Turing came up with an Automatic-machine that has the capability of punching symbols of any defined alphabet (0,1 in the case here) on an infinite long magnetic tape. The machine could read, write or erase symbols from the magnetic tape; it can shift across the magnetic tape in either of right/left directions at once. Besides, an m-configuration is also maintained which has the capability of keeping track of r conditions. Later, based on the read symbol, and the m-configuration, the machine either goes to the next instruction or halts. (Turing & Copeland, 2004)
With the help of his machine, Turing proved that the Entscheidungsproblem problem cannot have any solution ie it is unsolvable.
Bombe and Spider, Banburismus (1940–41)
The Enigma machines made by Germans to help them send cryptic messages were produced using a polyalphabetic substitution cipher. Much of the effort that went into breaking it is accredited to Turing. The Bombe was designed by Turing along with Gordon Welchman, to help break Enigma messages. The Bombe identified possible initial positions (configurations) of the steckers and rotor motors(The History of Hut Eight, n.d.), ie the details needed to uniquely replicate the configuration of Enigma and possible substitution cipher.
As possible configurations run into trillions, Turing came up with Banburismus whose aim was to reduce the number of possibilities to be tried on Bombe. The idea of Banburismus was based on conditional probabilities.
Computing Machinery and Intelligence (1950)
In this work, Turing discusses the ‘imitation game’ (later known as the Turing test). The Turing test consists of three participants: A computer, a human interrogator, and another human. The task of the interpreter is to ask questions to the other two entities and try distinguishing which one of them is a computer and which is a human.

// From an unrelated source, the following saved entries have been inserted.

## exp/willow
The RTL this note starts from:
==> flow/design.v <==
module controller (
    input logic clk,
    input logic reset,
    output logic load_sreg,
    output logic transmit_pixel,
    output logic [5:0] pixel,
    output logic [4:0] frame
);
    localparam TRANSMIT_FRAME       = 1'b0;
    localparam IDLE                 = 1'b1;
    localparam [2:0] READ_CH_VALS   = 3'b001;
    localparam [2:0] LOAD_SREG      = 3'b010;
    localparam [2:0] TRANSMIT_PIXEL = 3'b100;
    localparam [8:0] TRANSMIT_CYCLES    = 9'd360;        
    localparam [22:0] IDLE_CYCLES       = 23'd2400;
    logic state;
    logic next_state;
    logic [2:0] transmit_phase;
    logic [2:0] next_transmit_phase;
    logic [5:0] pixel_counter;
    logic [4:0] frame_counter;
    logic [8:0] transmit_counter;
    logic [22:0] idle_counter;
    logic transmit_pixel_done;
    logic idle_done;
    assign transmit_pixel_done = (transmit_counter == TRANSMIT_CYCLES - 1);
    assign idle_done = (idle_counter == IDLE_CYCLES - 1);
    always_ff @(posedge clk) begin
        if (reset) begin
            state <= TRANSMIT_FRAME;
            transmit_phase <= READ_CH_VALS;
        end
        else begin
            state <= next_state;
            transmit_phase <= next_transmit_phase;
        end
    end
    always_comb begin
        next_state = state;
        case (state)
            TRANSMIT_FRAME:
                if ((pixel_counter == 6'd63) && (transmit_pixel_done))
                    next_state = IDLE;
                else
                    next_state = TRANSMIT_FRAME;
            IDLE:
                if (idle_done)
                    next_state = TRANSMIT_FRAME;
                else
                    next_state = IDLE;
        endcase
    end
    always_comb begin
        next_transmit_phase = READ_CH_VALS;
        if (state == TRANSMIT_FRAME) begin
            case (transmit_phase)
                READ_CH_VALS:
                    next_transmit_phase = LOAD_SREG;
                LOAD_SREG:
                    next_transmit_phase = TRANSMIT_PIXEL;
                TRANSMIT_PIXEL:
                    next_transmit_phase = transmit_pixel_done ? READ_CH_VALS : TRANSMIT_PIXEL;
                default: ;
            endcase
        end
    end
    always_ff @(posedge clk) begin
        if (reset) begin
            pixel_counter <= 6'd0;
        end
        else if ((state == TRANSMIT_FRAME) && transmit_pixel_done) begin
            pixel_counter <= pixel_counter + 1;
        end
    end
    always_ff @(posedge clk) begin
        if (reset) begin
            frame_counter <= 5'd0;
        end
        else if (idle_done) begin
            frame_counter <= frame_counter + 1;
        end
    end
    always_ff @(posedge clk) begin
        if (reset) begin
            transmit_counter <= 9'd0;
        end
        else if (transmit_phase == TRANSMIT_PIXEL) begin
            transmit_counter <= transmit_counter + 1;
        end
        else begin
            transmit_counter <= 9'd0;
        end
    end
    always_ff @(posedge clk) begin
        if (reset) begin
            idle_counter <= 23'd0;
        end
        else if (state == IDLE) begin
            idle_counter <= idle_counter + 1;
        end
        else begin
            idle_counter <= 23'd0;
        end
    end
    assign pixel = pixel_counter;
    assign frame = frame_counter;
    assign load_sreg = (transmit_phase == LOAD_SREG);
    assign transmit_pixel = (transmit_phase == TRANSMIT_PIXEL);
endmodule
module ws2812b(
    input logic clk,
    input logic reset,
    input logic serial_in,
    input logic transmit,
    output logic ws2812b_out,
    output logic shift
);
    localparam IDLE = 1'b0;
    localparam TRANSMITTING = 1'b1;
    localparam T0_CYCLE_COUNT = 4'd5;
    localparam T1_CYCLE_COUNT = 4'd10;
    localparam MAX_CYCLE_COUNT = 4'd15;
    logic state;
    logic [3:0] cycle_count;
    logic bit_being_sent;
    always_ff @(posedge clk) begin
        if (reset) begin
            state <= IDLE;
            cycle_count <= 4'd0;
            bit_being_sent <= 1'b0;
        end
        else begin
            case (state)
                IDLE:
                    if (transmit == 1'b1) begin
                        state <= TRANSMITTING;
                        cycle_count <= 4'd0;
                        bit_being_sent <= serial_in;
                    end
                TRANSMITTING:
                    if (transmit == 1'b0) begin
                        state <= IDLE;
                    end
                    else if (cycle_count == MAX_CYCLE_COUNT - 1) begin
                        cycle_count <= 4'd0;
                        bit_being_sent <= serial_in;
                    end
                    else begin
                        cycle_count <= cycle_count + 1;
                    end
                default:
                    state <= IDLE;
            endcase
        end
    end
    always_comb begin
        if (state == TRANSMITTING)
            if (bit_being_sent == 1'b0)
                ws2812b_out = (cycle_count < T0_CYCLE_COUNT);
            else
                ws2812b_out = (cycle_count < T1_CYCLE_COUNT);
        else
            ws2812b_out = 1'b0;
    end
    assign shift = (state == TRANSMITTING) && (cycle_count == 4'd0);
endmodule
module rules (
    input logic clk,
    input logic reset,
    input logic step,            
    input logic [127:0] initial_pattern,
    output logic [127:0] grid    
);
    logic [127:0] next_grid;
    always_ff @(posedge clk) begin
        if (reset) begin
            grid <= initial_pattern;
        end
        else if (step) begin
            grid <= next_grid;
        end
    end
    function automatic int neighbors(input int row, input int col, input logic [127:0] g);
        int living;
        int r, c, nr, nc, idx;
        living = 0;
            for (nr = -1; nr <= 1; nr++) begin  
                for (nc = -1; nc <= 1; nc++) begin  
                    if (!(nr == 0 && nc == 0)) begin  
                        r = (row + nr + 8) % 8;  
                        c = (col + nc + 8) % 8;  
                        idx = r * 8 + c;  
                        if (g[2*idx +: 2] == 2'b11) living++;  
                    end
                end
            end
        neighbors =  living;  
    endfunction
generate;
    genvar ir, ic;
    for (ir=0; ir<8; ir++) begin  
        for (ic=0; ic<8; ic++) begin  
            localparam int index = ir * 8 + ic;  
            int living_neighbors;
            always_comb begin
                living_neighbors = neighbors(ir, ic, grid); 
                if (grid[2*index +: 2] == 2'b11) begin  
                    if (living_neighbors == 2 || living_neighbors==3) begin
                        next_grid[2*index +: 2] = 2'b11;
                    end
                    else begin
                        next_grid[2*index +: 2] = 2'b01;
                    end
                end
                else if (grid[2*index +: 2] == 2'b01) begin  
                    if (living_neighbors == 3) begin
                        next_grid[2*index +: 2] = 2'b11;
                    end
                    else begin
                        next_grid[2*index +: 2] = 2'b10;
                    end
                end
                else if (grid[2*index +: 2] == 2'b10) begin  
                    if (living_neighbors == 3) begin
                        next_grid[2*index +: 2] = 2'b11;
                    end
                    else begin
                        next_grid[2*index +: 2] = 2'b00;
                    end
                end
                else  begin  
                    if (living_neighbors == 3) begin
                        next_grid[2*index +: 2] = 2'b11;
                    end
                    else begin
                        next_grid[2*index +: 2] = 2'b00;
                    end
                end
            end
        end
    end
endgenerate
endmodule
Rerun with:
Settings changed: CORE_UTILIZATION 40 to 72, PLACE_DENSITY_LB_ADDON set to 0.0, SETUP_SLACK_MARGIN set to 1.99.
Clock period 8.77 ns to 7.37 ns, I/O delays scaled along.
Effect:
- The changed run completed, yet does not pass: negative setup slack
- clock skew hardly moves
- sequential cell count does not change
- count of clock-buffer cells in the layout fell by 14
== v6 ==
## tpumac
module tpumac
 #(parameter BITS_AB=8,
   parameter BITS_C=16)
  (
   input clk, rst_n, WrEn, en,
   input signed [BITS_AB-1:0] Ain,
   input signed [BITS_AB-1:0] Bin,
   input signed [BITS_C-1:0] Cin,
   output reg signed [BITS_AB-1:0] Aout,
   output reg signed [BITS_AB-1:0] Bout,
   output reg signed [BITS_C-1:0] Cout
  );
  reg signed [BITS_C-1:0] Mult;
  reg [BITS_C-1:0] Adder, CMux;
  assign Mult = Ain * Bin;
  assign Adder = Mult + Cout;
  assign CMux = WrEn ? Cin : Adder;
  always@(posedge clk, negedge rst_n) begin
	if (!rst_n) begin
		Aout <= '0;
		Bout <= '0;
		Cout <= '0;
	end
	else if (en) begin
		Aout <= Ain;
		Bout <= Bin;
		Cout <= CMux;
	end
  end
endmodule
export LEC_CHECK = 0
export ABC_AREA = 1
export CAP_MARGIN = 20
export CORE_MARGIN = 2
export CORE_UTILIZATION = 62
export CTS_CLUSTER_SIZE = 99
export SLEW_MARGIN = 20
export TNS_END_PERCENT = 10
create_clock -name core_clock -period 2.89 [get_ports {clk}]
run.sh (not shown) runs the stock make flow with config.mk's settings and CLKGATE_MAP_FILE=.
Layout checks on v6: not met. Flow itself completed; violations: setup timing.
==> inputs of indigo <==
## Calculator2_0
module Calculator2_0(clk, rst, col, btn, btnres, fil, Sseg, anodos);
	input clk;
	input rst;
	input [3:0] col;
	input btn;
	input btnres;
	output [3:0] fil;
	output [6:0] Sseg;
	output [7:0] anodos;
	wire clk1kHz;
	wire clk20Hz;
	wire [3:0]tecla;
	wire [20:0] Ssegnum1;
	wire [20:0] Ssegnum2;
	wire [6:0] signo1;
	wire [6:0] operador;
	wire [9:0] num1;
	wire [9:0] num2;
	wire sig1;
	wire [1:0] oper;
	wire [19:0] resultado;
	wire [1:0] signo_resultado;
	wire [23:0] dres;
	wire [6:0] CSseg;
	divfreq div(clk, rst, clk1kHz);
	divfreq20 div20(clk, rst, clk20Hz);
	Barrido_filas barfil(clk, rst, clk20Hz, fil);
	Comparador_col comp(clk, rst, fil, col, tecla);
	Conversor print(tecla, CSseg);
	Barrido_displays bardisp(clk, rst, btn, btnres, CSseg, clk1kHz, dres, signo_resultado, Sseg, anodos, Ssegnum1, Ssegnum2, operador, signo1);
	Ssegtobin convsegtobin(clk, rst, Ssegnum1, Ssegnum2, signo1, operador, num1, num2, sig1, oper);
	Operacion op(num1, num2, sig1, oper, resultado, signo_resultado);
	Digitos_result digres(resultado, dres);
endmodule
==> flow/config.mk <==
export PLATFORM = sky130hd
export DESIGN_NAME = Calculator2_0
export DESIGN_NICKNAME = Calculator2_0
export VERILOG_FILES = /design/flow/design.v
export SDC_FILE = /design/flow/constraint.sdc
export NUM_CORES = 4
export LEC_CHECK = 0
export CAP_MARGIN = 5
export CORE_ASPECT_RATIO = 0.5
export CORE_MARGIN = 2
export CORE_UTILIZATION = 72
export MAX_ROUTING_LAYER = met4
export SETUP_SLACK_MARGIN = -1.23
export SLEW_MARGIN = 20
==> flow/constraint.sdc <==
create_clock -name core_clock -period 86.5 [get_ports {clk}]
set_input_delay 17.3000 -clock core_clock [delete_from_list [all_inputs] [get_ports {clk}]]
set_output_delay 17.3000 -clock core_clock [all_outputs]
set_load 0.01 [all_outputs]
run.sh (not shown) runs the stock make flow with config.mk's settings and CLKGATE_MAP_FILE=.
==> inputs of quartz, as changes to indigo <==
- CAP_MARGIN: 5 -> 35
- CORE_ASPECT_RATIO: 0.5 -> 1.51
- CORE_MARGIN: 2 -> 8
- CORE_UTILIZATION: 72 -> 63
- GPL_ROUTABILITY_DRIVEN: default -> 1
- HOLD_SLACK_MARGIN: default -> -0.07
- MAX_ROUTING_LAYER: met4 -> default
- MIN_ROUTING_LAYER: default -> met1
- SETUP_SLACK_MARGIN: -1.23 -> default
- SLEW_MARGIN: 20 -> 10
==> flow/constraint.sdc (replaced) <==
create_clock -name core_clock -period 115.0 [get_ports {clk}]
set_input_delay 23.0000 -clock core_clock [delete_from_list [all_inputs] [get_ports {clk}]]
set_output_delay 23.0000 -clock core_clock [all_outputs]
set_load 0.01 [all_outputs]
==> inputs of onyx, as changes to indigo <==
- CAP_MARGIN: 5 -> 20
- CORE_ASPECT_RATIO: 0.5 -> default
- CORE_UTILIZATION: 72 -> 70
- PLACE_DENSITY: default -> 0.64
- SETUP_SLACK_MARGIN: -1.23 -> default
==> flow/constraint.sdc (replaced) <==
create_clock -name core_clock -period 95.1 [get_ports {clk}]
set_input_delay 19.0200 -clock core_clock [delete_from_list [all_inputs] [get_ports {clk}]]
set_output_delay 19.0200 -clock core_clock [all_outputs]
set_load 0.01 [all_outputs]
==> inputs of pepper, as changes to indigo <==
- CAP_MARGIN: 5 -> 15
- CORE_ASPECT_RATIO: 0.5 -> 0.51
- CORE_UTILIZATION: 72 -> 40
- GPL_ROUTABILITY_DRIVEN: default -> 0
- SETUP_SLACK_MARGIN: -1.23 -> default
==> flow/constraint.sdc (replaced) <==
create_clock -name core_clock -period 65.7 [get_ports {clk}]
set_input_delay 13.1400 -clock core_clock [delete_from_list [all_inputs] [get_ports {clk}]]
set_output_delay 13.1400 -clock core_clock [all_outputs]
set_load 0.01 [all_outputs]
==> CHANGELOG.md <==
### Metrics

* Placed wire-length estimate at ~140 mm
* Gr busiest metal: met2
* Outcome: timing/DRC/antenna clean
* Die area at approximately 100000 um^2
* Fp_density at ~64%
# the run above: quartz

In the test, all communication takes place with the help of the keyboard and screen. The other human, according to Turing’s writing, must aid the interpreter in making correct identification. If a computer plays the test successfully, it may be seen as the computer having an ability to think.
Turing in his writing, allows the interpreter to ask any range of questions, which may help them identify the machine from the human.
Solvable and Unsolvable Problems (1954)
Turing talks about what it could mean for a problem to be unsolvable. He gives examples of the movable square puzzle. Where given a 4x4 square palette with 15 squares arranged in one order, the player is asked to move one square at a time with the help of the empty square, in such a way that a 1–15 configuration can be obtained. He suggested that given a state it is possible to say if 1–15 config can ever be reached or not (ie depending on the state and number of interchanging it needs to settle a particular square tile to its right position, this may be answered).
Bibliography
Hilbert, D., Ackermann, W., & Luce, R. E. (1950). Principles of mathematical logic. AMS Chelsea.
The History of Hut Eight. (n.d.). Retrieved October 27, 2021, from http://www.ellsbury.com/hut8/hut8-000.htm
Turing, A., & Copeland, B. J. (2004). The essential Turing: Seminal writings in computing, logic, philosophy, artificial intelligence, and artificial life, plus the secrets of Enigma. Clarendon Press ; Oxford University Press.